Data records
### config.mk
export PLATFORM = sky130hd
export DESIGN_NAME = ext_irq_trigger_unit
export DESIGN_NICKNAME = d
export VERILOG_FILES = /design/src/rtl/eitu_pkg.sv /design/src/rtl/eitu_pin_sync.sv /design/src/rtl/eitu_cfg_regs.sv /design/src/rtl/eitu_line.sv /design/src/rtl/ext_irq_trigger_unit.sv
export SDC_FILE = /design/constraint.sdc
export NUM_CORES = 1
export LEC_CHECK = 0
export BUFFER_PORTS_ARGS = -buffer_cell sky130_fd_sc_hd__buf_4
export CAP_MARGIN = 20
export CORE_MARGIN = 8
export CORE_UTILIZATION = 55
export CTS_CLUSTER_SIZE = 10
export DETAILED_ROUTE_END_ITERATION = 10
export GPL_TIMING_DRIVEN = 0
export PLACE_DENSITY = 0.86
export SKIP_LAST_GASP = 1
export SLEW_MARGIN = 30
export SYNTH_ARGS = -nofsm -noshare
export SYNTH_HDL_FRONTEND = slang
export SYNTH_HIERARCHICAL = 1
export SYNTH_SLANG_ARGS = --single-unit
export TNS_END_PERCENT = 10
### constraint.sdc
create_clock -name clk -period 1.9 [get_ports clk]
set_input_delay 0 -clock clk [delete_from_list [all_inputs] [get_ports clk]]
set_output_delay 0 -clock clk [all_outputs]
set_load 0.01 [all_outputs]
File: src/rtl/busFifoBridge.sv
module busFifoBridge
  import bridge_pkg::*;
#(
  parameter int DATA_W    = 16,
  parameter int ADDR_HI_W = 8
) (
  input  logic                 busClk,
  input  logic                 rstN,
  input  logic [ADDR_HI_W-1:0] busAddrHi,
  input  logic                 pageSelN,
  input  logic                 busRdWr,
  input  logic                 dspFlag,
  input  logic                 emptyFlag,
  input  logic                 fullFlag,
  input  logic [DATA_W-1:0]    dspWrData,
  input  logic [DATA_W-1:0]    fifoRdData,
  output logic                 ifClk,
  output logic [1:0]           fifoAddr,
  output logic                 fifoOeN,
  output logic                 fifoRdN,
  output logic                 fifoWrN,
  output logic                 fifoCsN,
  output logic                 fifoPktEnd,
  output logic                 dspReadyN,
  output logic [DATA_W-1:0]    fifoWrData,
  output logic [DATA_W-1:0]    dspRdData
);
  strobe_t strb;

  bridgeDecode #(.ADDR_HI_W(ADDR_HI_W)) i_decode (
    .addrHi   (busAddrHi),
    .pageSelN (pageSelN),
    .rdWr     (busRdWr),
    .strb     (strb)
  );

  bridgeDatapath #(.DATA_W(DATA_W)) i_datapath (
    .busClk     (busClk),
    .rstN       (rstN),
    .strb       (strb),
    .emptyFlag  (emptyFlag),
    .fullFlag   (fullFlag),
    .dspFlag    (dspFlag),
    .dspWrData  (dspWrData),
    .fifoRdData (fifoRdData),
    .ifClk      (ifClk),
    .fifoAddr   (fifoAddr),
    .fifoOeN    (fifoOeN),
    .fifoRdN    (fifoRdN),
    .fifoWrN    (fifoWrN),
    .fifoCsN    (fifoCsN),
    .fifoPktEnd (fifoPktEnd),
    .dspReadyN  (dspReadyN),
    .fifoWrData (fifoWrData),
    .dspRdData  (dspRdData)
  );
endmodule
===== src/rtl/tdm_ser_bitsel.sv =====
module tdm_ser_bitsel
    import tdm_ser_pkg::*;
(
    input  logic [WORD_W-1:0] word,
    input  logic [BIT_W-1:0]  bitn,
    input  logic              cw32,
    input  logic [DW_W-1:0]   dw,
    input  logic              right,
    output logic              bit_o
);

    logic [DW_W-1:0] cw;
    logic [DW_W-1:0] b6;
    logic [DW_W-1:0] idx;

    always_comb begin
        cw    = cw32 ? DW_W'(MAX_CW) : DW_W'(MAX_CW / 2);
        b6    = {1'b0, bitn};
        idx   = '0;
        bit_o = 1'b0;
        if (right) begin
            idx   = cw - DW_W'(1) - b6;
            bit_o = word[idx[BIT_W-1:0]];
        end else if (b6 < dw) begin
            idx   = dw - DW_W'(1) - b6;
            bit_o = word[idx[BIT_W-1:0]];
        end
    end

endmodule


===== src/rtl/tdm_lane_serializer.sv =====
module tdm_lane_serializer
    import tdm_ser_pkg::*;
(
    input  logic        clk,
    input  logic        rst,
    input  logic        bclk_en,
    input  logic        frame_start,
    input  logic [1:0]  fmt_sel,
    input  logic [1:0]  data_size,
    input  logic        wide_chan,
    input  logic        tdm_on,
    input  logic [4:0]  ch_count,
    input  logic [15:0] slot_mask,
    input  logic        s_valid,
    input  logic [31:0] s_data,
    output logic        s_ready,
    output logic        sd_out,
    output logic        ws_out,
    output logic        underflow
);

    frame_cfg_t        cfg;
    logic              active;
    logic [SLOT_W-1:0] slot;
    logic [BIT_W-1:0]  bitn;
    logic              ws_next;
    logic [WORD_W-1:0] word_now;
    logic              uf_now;
    logic              bit_next;

    always_comb begin
        cfg.fmt    = fmt_e'(fmt_sel);
        cfg.cw32   = (data_size != 2'b00) || wide_chan;
        cfg.dw     = data_bits(data_size);
        cfg.nslots = slot_total(tdm_on, ch_count);
    end

    tdm_ser_timer u_timer (
        .clk         (clk),
        .rst         (rst),
        .tick        (bclk_en),
        .frame_start (frame_start),
        .cfg         (cfg),
        .active      (active),
        .slot        (slot),
        .bitn        (bitn),
        .ws_next     (ws_next)
    );

    tdm_ser_loader u_loader (
        .clk       (clk),
        .rst       (rst),
        .active    (active),
        .slot      (slot),
        .bitn      (bitn),
        .slot_mask (MAX_SLOTS'(slot_mask)),
        .nslots    (cfg.nslots),
        .dw        (cfg.dw),
        .s_valid   (s_valid),
        .s_data    (WORD_W'(s_data)),
        .s_ready   (s_ready),
        .word_now  (word_now),
        .uf_now    (uf_now)
    );

    tdm_ser_bitsel u_bitsel (
        .word  (word_now),
        .bitn  (bitn),
        .cw32  (cfg.cw32),
        .dw    (cfg.dw),
        .right (cfg.fmt == FMT_RIGHT),
        .bit_o (bit_next)
    );

    always_ff @(posedge clk) begin
        if (rst) begin
            sd_out    <= 1'b0;
            ws_out    <= 1'b0;
            underflow <= 1'b0;
        end else begin
            underflow <= active && uf_now;
            if (active) begin
                sd_out <= bit_next;
                ws_out <= ws_next;
            end
        end
    end

    // line outputs move only on tick edges
    a_r2_hold_between_ticks: assert property (@(posedge clk) disable iff (rst)
        !bclk_en |=> ($stable(sd_out) && $stable(ws_out)));

    // underflow is a single-cycle pulse
    a_r12_single_pulse: assert property (@(posedge clk) disable iff (rst)
        underflow |=> !underflow);

    // one request per slot start, never two cycles running
    a_r11_single_ready: assert property (@(posedge clk) disable iff (rst)
        s_ready |=> !s_ready);

    // no request without a tick
    a_r1_ready_needs_tick: assert property (@(posedge clk) disable iff (rst)
        s_ready |-> bclk_en);

endmodule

Your task = Output the records in full, exactly.

Task result =
### config.mk
export PLATFORM = sky130hd
export DESIGN_NAME = ext_irq_trigger_unit
export DESIGN_NICKNAME = d
export VERILOG_FILES = /design/src/rtl/eitu_pkg.sv /design/src/rtl/eitu_pin_sync.sv /design/src/rtl/eitu_cfg_regs.sv /design/src/rtl/eitu_line.sv /design/src/rtl/ext_irq_trigger_unit.sv
export SDC_FILE = /design/constraint.sdc
export NUM_CORES = 1
export LEC_CHECK = 0
export BUFFER_PORTS_ARGS = -buffer_cell sky130_fd_sc_hd__buf_4
export CAP_MARGIN = 20
export CORE_MARGIN = 8
export CORE_UTILIZATION = 55
export CTS_CLUSTER_SIZE = 10
export DETAILED_ROUTE_END_ITERATION = 10
export GPL_TIMING_DRIVEN = 0
export PLACE_DENSITY = 0.86
export SKIP_LAST_GASP = 1
export SLEW_MARGIN = 30
export SYNTH_ARGS = -nofsm -noshare
export SYNTH_HDL_FRONTEND = slang
export SYNTH_HIERARCHICAL = 1
export SYNTH_SLANG_ARGS = --single-unit
export TNS_END_PERCENT = 10
### constraint.sdc
create_clock -name clk -period 1.9 [get_ports clk]
set_input_delay 0 -clock clk [delete_from_list [all_inputs] [get_ports clk]]
set_output_delay 0 -clock clk [all_outputs]
set_load 0.01 [all_outputs]
File: src/rtl/busFifoBridge.sv
module busFifoBridge
  import bridge_pkg::*;
#(
  parameter int DATA_W    = 16,
  parameter int ADDR_HI_W = 8
) (
  input  logic                 busClk,
  input  logic                 rstN,
  input  logic [ADDR_HI_W-1:0] busAddrHi,
  input  logic                 pageSelN,
  input  logic                 busRdWr,
  input  logic                 dspFlag,
  input  logic                 emptyFlag,
  input  logic                 fullFlag,
  input  logic [DATA_W-1:0]    dspWrData,
  input  logic [DATA_W-1:0]    fifoRdData,
  output logic                 ifClk,
  output logic [1:0]           fifoAddr,
  output logic                 fifoOeN,
  output logic                 fifoRdN,
  output logic                 fifoWrN,
  output logic                 fifoCsN,
  output logic                 fifoPktEnd,
  output logic                 dspReadyN,
  output logic [DATA_W-1:0]    fifoWrData,
  output logic [DATA_W-1:0]    dspRdData
);
  strobe_t strb;

  bridgeDecode #(.ADDR_HI_W(ADDR_HI_W)) i_decode (
    .addrHi   (busAddrHi),
    .pageSelN (pageSelN),
    .rdWr     (busRdWr),
    .strb     (strb)
  );

  bridgeDatapath #(.DATA_W(DATA_W)) i_datapath (
    .busClk     (busClk),
    .rstN       (rstN),
    .strb       (strb),
    .emptyFlag  (emptyFlag),
    .fullFlag   (fullFlag),
    .dspFlag    (dspFlag),
    .dspWrData  (dspWrData),
    .fifoRdData (fifoRdData),
    .ifClk      (ifClk),
    .fifoAddr   (fifoAddr),
    .fifoOeN    (fifoOeN),
    .fifoRdN    (fifoRdN),
    .fifoWrN    (fifoWrN),
    .fifoCsN    (fifoCsN),
    .fifoPktEnd (fifoPktEnd),
    .dspReadyN  (dspReadyN),
    .fifoWrData (fifoWrData),
    .dspRdData  (dspRdData)
  );
endmodule
===== src/rtl/tdm_ser_bitsel.sv =====
module tdm_ser_bitsel
    import tdm_ser_pkg::*;
(
    input  logic [WORD_W-1:0] word,
    input  logic [BIT_W-1:0]  bitn,
    input  logic              cw32,
    input  logic [DW_W-1:0]   dw,
    input  logic              right,
    output logic              bit_o
);

    logic [DW_W-1:0] cw;
    logic [DW_W-1:0] b6;
    logic [DW_W-1:0] idx;

    always_comb begin
        cw    = cw32 ? DW_W'(MAX_CW) : DW_W'(MAX_CW / 2);
        b6    = {1'b0, bitn};
        idx   = '0;
        bit_o = 1'b0;
        if (right) begin
            idx   = cw - DW_W'(1) - b6;
            bit_o = word[idx[BIT_W-1:0]];
        end else if (b6 < dw) begin
            idx   = dw - DW_W'(1) - b6;
            bit_o = word[idx[BIT_W-1:0]];
        end
    end

endmodule


===== src/rtl/tdm_lane_serializer.sv =====
module tdm_lane_serializer
    import tdm_ser_pkg::*;
(
    input  logic        clk,
    input  logic        rst,
    input  logic        bclk_en,
    input  logic        frame_start,
    input  logic [1:0]  fmt_sel,
    input  logic [1:0]  data_size,
    input  logic        wide_chan,
    input  logic        tdm_on,
    input  logic [4:0]  ch_count,
    input  logic [15:0] slot_mask,
    input  logic        s_valid,
    input  logic [31:0] s_data,
    output logic        s_ready,
    output logic        sd_out,
    output logic        ws_out,
    output logic        underflow
);

    frame_cfg_t        cfg;
    logic              active;
    logic [SLOT_W-1:0] slot;
    logic [BIT_W-1:0]  bitn;
    logic              ws_next;
    logic [WORD_W-1:0] word_now;
    logic              uf_now;
    logic              bit_next;

    always_comb begin
        cfg.fmt    = fmt_e'(fmt_sel);
        cfg.cw32   = (data_size != 2'b00) || wide_chan;
        cfg.dw     = data_bits(data_size);
        cfg.nslots = slot_total(tdm_on, ch_count);
    end

    tdm_ser_timer u_timer (
        .clk         (clk),
        .rst         (rst),
        .tick        (bclk_en),
        .frame_start (frame_start),
        .cfg         (cfg),
        .active      (active),
        .slot        (slot),
        .bitn        (bitn),
        .ws_next     (ws_next)
    );

    tdm_ser_loader u_loader (
        .clk       (clk),
        .rst       (rst),
        .active    (active),
        .slot      (slot),
        .bitn      (bitn),
        .slot_mask (MAX_SLOTS'(slot_mask)),
        .nslots    (cfg.nslots),
        .dw        (cfg.dw),
        .s_valid   (s_valid),
        .s_data    (WORD_W'(s_data)),
        .s_ready   (s_ready),
        .word_now  (word_now),
        .uf_now    (uf_now)
    );

    tdm_ser_bitsel u_bitsel (
        .word  (word_now),
        .bitn  (bitn),
        .cw32  (cfg.cw32),
        .dw    (cfg.dw),
        .right (cfg.fmt == FMT_RIGHT),
        .bit_o (bit_next)
    );

    always_ff @(posedge clk) begin
        if (rst) begin
            sd_out    <= 1'b0;
            ws_out    <= 1'b0;
            underflow <= 1'b0;
        end else begin
            underflow <= active && uf_now;
            if (active) begin
                sd_out <= bit_next;
                ws_out <= ws_next;
            end
        end
    end

    // line outputs move only on tick edges
    a_r2_hold_between_ticks: assert property (@(posedge clk) disable iff (rst)
        !bclk_en |=> ($stable(sd_out) && $stable(ws_out)));

    // underflow is a single-cycle pulse
    a_r12_single_pulse: assert property (@(posedge clk) disable iff (rst)
        underflow |=> !underflow);

    // one request per slot start, never two cycles running
    a_r11_single_ready: assert property (@(posedge clk) disable iff (rst)
        s_ready |=> !s_ready);

    // no request without a tick
    a_r1_ready_needs_tick: assert property (@(posedge clk) disable iff (rst)
        s_ready |-> bclk_en);

endmodule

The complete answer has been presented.